A ECONOMIA COMO MEIO DE COMBATE A POBREZA
Artigo de Elias Alvarenga do Instituto Liberal de São Paulo
A pobreza é o Estado natural do homem, o homem é naturalmente miserável. Sem nenhum aparato tecnológico o homem sucumbe frente à natureza. O que aconteceu foi que a partir de algumas revoluções observadas a partir do século XII, um grupo que vai ser chamado de “burguesia”, conseguiu acumulação de riqueza. Como eles conseguiram isso? Por meio da acumulação de capital. Pode-se acumular capital a partir do momento que se produz mais do que se consome. Vende-se o excedente obtendo o que se chama comumente de “lucro”. É essa contínua acumulação do lucro que deu o suporte as duas grandes Revoluções industriais que proporcionaram ainda mais lucro que por sua vez, dá possibilidades de se avançar ainda mais tecnologicamente, obtendo-se mais lucro ainda, enfim, é um ciclo. Esse modelo, pautado no lucro, necessita da garantia da livre iniciativa. Ou seja, cada indivíduo que dispõe de um determinado bem de consumo necessita de total liberdade para fazer o uso que bem entender desse bem.

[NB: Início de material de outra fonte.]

==> config.mk <==
export PLATFORM = sky130hd
export DESIGN_NAME = joy_db15_tx_flat
export DESIGN_NICKNAME = d
export VERILOG_FILES = /design/src/rtl/joy_db15_tx_if.sv /design/src/rtl/joy_db15_tx.sv /design/src/flat_wrapper.sv
export SDC_FILE = /design/constraint.sdc
export NUM_CORES = 1
export LEC_CHECK = 0
export ABC_AREA = 1
export BUFFER_PORTS_ARGS = -buffer_cell sky130_fd_sc_hd__buf_2
export CORE_AREA = 2 2 73 75
export DETAILED_ROUTE_END_ITERATION = 10
export DIE_AREA = 0 0 75 77
export PLACE_DENSITY_LB_ADDON = 0.08
export SLEW_MARGIN = 20
export SYNTH_ARGS = -nofsm -noshare
export SYNTH_HDL_FRONTEND = slang
export SYNTH_SLANG_ARGS = --single-unit
==> constraint.sdc <==
create_clock -name clk -period 1.7 [get_ports clk]
set_input_delay 0.085 -clock clk [delete_from_list [all_inputs] [get_ports clk]]
set_output_delay 0.085 -clock clk [all_outputs]
set_load 0.01 [all_outputs]
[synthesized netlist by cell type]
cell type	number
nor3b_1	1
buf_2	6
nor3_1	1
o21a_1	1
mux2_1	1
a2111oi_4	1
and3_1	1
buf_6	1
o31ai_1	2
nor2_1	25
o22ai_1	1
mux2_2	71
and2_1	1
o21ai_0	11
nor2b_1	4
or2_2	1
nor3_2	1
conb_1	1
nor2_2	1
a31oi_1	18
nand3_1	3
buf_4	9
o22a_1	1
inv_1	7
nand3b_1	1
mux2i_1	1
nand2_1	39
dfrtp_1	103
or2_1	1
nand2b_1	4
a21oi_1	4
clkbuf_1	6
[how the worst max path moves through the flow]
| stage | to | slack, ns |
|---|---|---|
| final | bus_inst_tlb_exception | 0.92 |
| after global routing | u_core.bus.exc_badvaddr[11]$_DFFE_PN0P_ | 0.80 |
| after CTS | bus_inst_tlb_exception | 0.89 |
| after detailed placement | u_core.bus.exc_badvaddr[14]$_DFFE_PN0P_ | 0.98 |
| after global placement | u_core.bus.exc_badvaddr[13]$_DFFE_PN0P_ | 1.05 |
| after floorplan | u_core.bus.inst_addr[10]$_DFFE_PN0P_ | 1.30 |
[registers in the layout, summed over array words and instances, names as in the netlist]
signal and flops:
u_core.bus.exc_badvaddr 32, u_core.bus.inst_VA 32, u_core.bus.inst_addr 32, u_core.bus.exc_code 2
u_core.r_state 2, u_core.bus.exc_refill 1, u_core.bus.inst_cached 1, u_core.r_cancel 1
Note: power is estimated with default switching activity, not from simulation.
**src/rtl/fwd_hazard_if.sv**
```systemverilog
// Operand-forwarding / load-use hazard bus between the ID stage and fwd_hazard_unit.
// The master drives ID-stage metadata; the slave returns forwarding selects and stall.
interface fwd_hazard_if #(
  parameter int REG_ADDR_W = 5,
  parameter int CNT_W      = 16
);
  logic                  hold;
  logic                  flush;
  logic                  id_valid;
  logic [REG_ADDR_W-1:0] id_rs1;
  logic [REG_ADDR_W-1:0] id_rs2;
  logic                  id_use_rs1;
  logic                  id_use_rs2;
  logic [REG_ADDR_W-1:0] id_rd;
  logic                  id_reg_write;
  logic                  id_mem_read;
  logic [1:0]            fwd_a;
  logic [1:0]            fwd_b;
  logic                  stall;
  logic [CNT_W-1:0]      stall_cnt;
  logic [CNT_W-1:0]      fwd_cnt;

  modport master (
    output hold, flush, id_valid, id_rs1, id_rs2, id_use_rs1, id_use_rs2,
           id_rd, id_reg_write, id_mem_read,
    input  fwd_a, fwd_b, stall, stall_cnt, fwd_cnt
  );

  modport slave (
    input  hold, flush, id_valid, id_rs1, id_rs2, id_use_rs1, id_use_rs2,
           id_rd, id_reg_write, id_mem_read,
    output fwd_a, fwd_b, stall, stall_cnt, fwd_cnt
  );
endinterface

```
**src/rtl/fwd_hazard_unit.sv**
```systemverilog
// Forwarding and load-use hazard controller for the 5-stage RV32I pipeline.
// Optional statistics counters are built only when FWD_HAZARD_STATS_EN is defined.
module fwd_hazard_unit #(
  parameter int REG_ADDR_W = 5,
  parameter int CNT_W      = 16
) (
  input  logic         clk,
  input  logic         rst_n,
  fwd_hazard_if.slave  hz
);

  typedef enum logic [1:0] {
    FWD_RF = 2'b00,
    FWD_WB = 2'b01,
    FWD_EX = 2'b10
  } fwd_sel_e;

  logic                  ex_v, ex_wr, ex_ld;
  logic [REG_ADDR_W-1:0] ex_rd;
  logic                  mem_v, mem_wr;
  logic [REG_ADDR_W-1:0] mem_rd;
  fwd_sel_e              fwd_a_q, fwd_b_q, fwd_a_d, fwd_b_d;

  logic ex_hit1, ex_hit2, mem_hit1, mem_hit2;
  logic load_use, bubble;

  // A hit means the slot writes a non-x0 register that ID actually reads.
  always_comb begin
    ex_hit1  = hz.id_use_rs1 && ex_v  && ex_wr  && (ex_rd  == hz.id_rs1) && (hz.id_rs1 != '0);
    ex_hit2  = hz.id_use_rs2 && ex_v  && ex_wr  && (ex_rd  == hz.id_rs2) && (hz.id_rs2 != '0);
    mem_hit1 = hz.id_use_rs1 && mem_v && mem_wr && (mem_rd == hz.id_rs1) && (hz.id_rs1 != '0);
    mem_hit2 = hz.id_use_rs2 && mem_v && mem_wr && (mem_rd == hz.id_rs2) && (hz.id_rs2 != '0);
    load_use = hz.id_valid && ex_ld && (ex_hit1 || ex_hit2);
    bubble   = hz.flush || load_use || !hz.id_valid;
  end

  always_comb begin
    fwd_a_d = FWD_RF;
    fwd_b_d = FWD_RF;
    if (!bubble) begin
      if (ex_hit1)       fwd_a_d = FWD_EX;
      else if (mem_hit1) fwd_a_d = FWD_WB;
      if (ex_hit2)       fwd_b_d = FWD_EX;
      else if (mem_hit2) fwd_b_d = FWD_WB;
    end
  end

  always_ff @(posedge clk or negedge rst_n) begin
    if (!rst_n) begin
      ex_v    <= 1'b0;
      ex_wr   <= 1'b0;
      ex_ld   <= 1'b0;
      ex_rd   <= '0;
      mem_v   <= 1'b0;
      mem_wr  <= 1'b0;
      mem_rd  <= '0;
      fwd_a_q <= FWD_RF;
      fwd_b_q <= FWD_RF;
    end else if (!hz.hold) begin
      mem_v  <= ex_v;
      mem_wr <= ex_wr;
      mem_rd <= ex_rd;
      if (bubble) begin
        ex_v  <= 1'b0;
        ex_wr <= 1'b0;
        ex_ld <= 1'b0;
        ex_rd <= '0;
      end else begin
        ex_v  <= 1'b1;
        ex_wr <= hz.id_reg_write;
        ex_ld <= hz.id_mem_read;
        ex_rd <= hz.id_rd;
      end
      fwd_a_q <= fwd_a_d;
      fwd_b_q <= fwd_b_d;
    end
  end

  assign hz.fwd_a = fwd_a_q;
  assign hz.fwd_b = fwd_b_q;
  assign hz.stall = load_use;

`ifdef FWD_HAZARD_STATS_EN
  logic [CNT_W-1:0] stall_cnt_q, fwd_cnt_q;

  always_ff @(posedge clk or negedge rst_n) begin
    if (!rst_n) begin
      stall_cnt_q <= '0;
      fwd_cnt_q   <= '0;
    end else if (!hz.hold) begin
      if (load_use && (stall_cnt_q != '1))
        stall_cnt_q <= stall_cnt_q + 1'b1;
      // One count per cycle even when both operands forward.
      if (((fwd_a_d != FWD_RF) || (fwd_b_d != FWD_RF)) && (fwd_cnt_q != '1))
        fwd_cnt_q <= fwd_cnt_q + 1'b1;
    end
  end

  assign hz.stall_cnt = stall_cnt_q;
  assign hz.fwd_cnt   = fwd_cnt_q;
`else
  localparam logic [CNT_W-1:0] CNT_ZERO = '0;

  assign hz.stall_cnt = CNT_ZERO;
  assign hz.fwd_cnt   = CNT_ZERO;
`endif

endmodule

```
**src/flat_wrapper.sv**
```systemverilog
// flat-port wrapper written by rule: the top's interface ports become plain ports
module fwd_hazard_unit_flat 
#(
  parameter int REG_ADDR_W = 5,
  parameter int CNT_W      = 16
)
  (clk, rst_n, hz_hold, hz_flush, hz_id_valid, hz_id_rs1, hz_id_rs2, hz_id_use_rs1, hz_id_use_rs2, hz_id_rd, hz_id_reg_write, hz_id_mem_read, hz_fwd_a, hz_fwd_b, hz_stall, hz_stall_cnt, hz_fwd_cnt);
  fwd_hazard_if #(.REG_ADDR_W(REG_ADDR_W), .CNT_W(CNT_W)) hz_i ();
  input  logic clk;
  input  logic rst_n;
  input wire logic [$bits(hz_i.hold)-1:0] hz_hold;
  input wire logic [$bits(hz_i.flush)-1:0] hz_flush;
  input wire logic [$bits(hz_i.id_valid)-1:0] hz_id_valid;
  input wire logic [$bits(hz_i.id_rs1)-1:0] hz_id_rs1;
  input wire logic [$bits(hz_i.id_rs2)-1:0] hz_id_rs2;
  input wire logic [$bits(hz_i.id_use_rs1)-1:0] hz_id_use_rs1;
  input wire logic [$bits(hz_i.id_use_rs2)-1:0] hz_id_use_rs2;
  input wire logic [$bits(hz_i.id_rd)-1:0] hz_id_rd;
  input wire logic [$bits(hz_i.id_reg_write)-1:0] hz_id_reg_write;
  input wire logic [$bits(hz_i.id_mem_read)-1:0] hz_id_mem_read;
  output wire logic [$bits(hz_i.fwd_a)-1:0] hz_fwd_a;
  output wire logic [$bits(hz_i.fwd_b)-1:0] hz_fwd_b;
  output wire logic [$bits(hz_i.stall)-1:0] hz_stall;
  output wire logic [$bits(hz_i.stall_cnt)-1:0] hz_stall_cnt;
  output wire logic [$bits(hz_i.fwd_cnt)-1:0] hz_fwd_cnt;
  assign hz_i.hold = hz_hold;
  assign hz_i.flush = hz_flush;
  assign hz_i.id_valid = hz_id_valid;
  assign hz_i.id_rs1 = hz_id_rs1;
  assign hz_i.id_rs2 = hz_id_rs2;
  assign hz_i.id_use_rs1 = hz_id_use_rs1;
  assign hz_i.id_use_rs2 = hz_id_use_rs2;
  assign hz_i.id_rd = hz_id_rd;
  assign hz_i.id_reg_write = hz_id_reg_write;
  assign hz_i.id_mem_read = hz_id_mem_read;
  assign hz_fwd_a = hz_i.fwd_a;
  assign hz_fwd_b = hz_i.fwd_b;
  assign hz_stall = hz_i.stall;
  assign hz_stall_cnt = hz_i.stall_cnt;
  assign hz_fwd_cnt = hz_i.fwd_cnt;
  fwd_hazard_unit #(.REG_ADDR_W(REG_ADDR_W), .CNT_W(CNT_W)) u_core (.clk(clk), .rst_n(rst_n), .hz(hz_i));
endmodule
```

Uma alternativa a esse sistema anteriormente apresentado, seria o modelo que ficou conhecido como “comunista”. Nesse cenário os bens de consumo não seriam do indivíduo, mas de toda a comunidade, sendo o Estado o responsável por fazer a distribuição igualitária desses bens. O principal exemplo histórico que representa esse sistema foi a União das Repúblicas Socialistas Soviéticas, cuja economia entrou em colapso no fim dos anos 1970, ocasionado a vitória do bloco capitalista no que ficou conhecido como “guerra fria”. A razão pela qual a União Soviética sucumbiu, é que o modelo econômico por ela adotado, o comunismo, é inviável. Mises aponta algumas razões para essa inviabilidade, vou apontar duas de forma resumida:
1) O fim da iniciativa privada resulta em menos investimentos, o que diminui a produção.
2) Sem a livre concorrência, a qualidade dos serviços prestados diminui, arrastando consigo a qualidade de vida das pessoas.
1) O fim da iniciativa privada resulta em menos investimentos, o que diminui a produção.
2) Sem a livre concorrência, a qualidade dos serviços prestados diminui, arrastando consigo a qualidade de vida das pessoas.
Destarte, os liberais sustentam que o estado não deve atuar como um Pai, mas deve ser reduzido ao mínimo necessário. O adequado seria, portanto, o incentivo a livre iniciativa e ao empreendedorismo. No caso do Brasil, é evidente que precisamos abrir o nosso mercado para o empreendedorismo. O país tem a economia mais fechada do G20, e olha que já melhoramos muito. Nos governos de Fernando Henrique Cardoso e parte de Luís Inácio Lula da Silva praticamos uma economia um pouco mais livre e enfrentamos o período de maior crescimento da nossa história, chegando a ocupar a posição de 7° maior potência econômica do mundo. Todo esse crescimento econômico culminou, adivinhe só, na redução da pobreza. Tanto é que em 2014 o Brasil saiu do mapa da fome da ONU. Entretanto, laços econômicos infrutuosos têm impedido o Brasil de avanças mais. O MERCOSUL não avança e o Brasil fica parado junto com ele. Agora vem uma crise, que até natural, mas o governo, ao invés de atrair investimentos, os afasta, aumentando impostos. Será necessária uma maior liberalização da economia.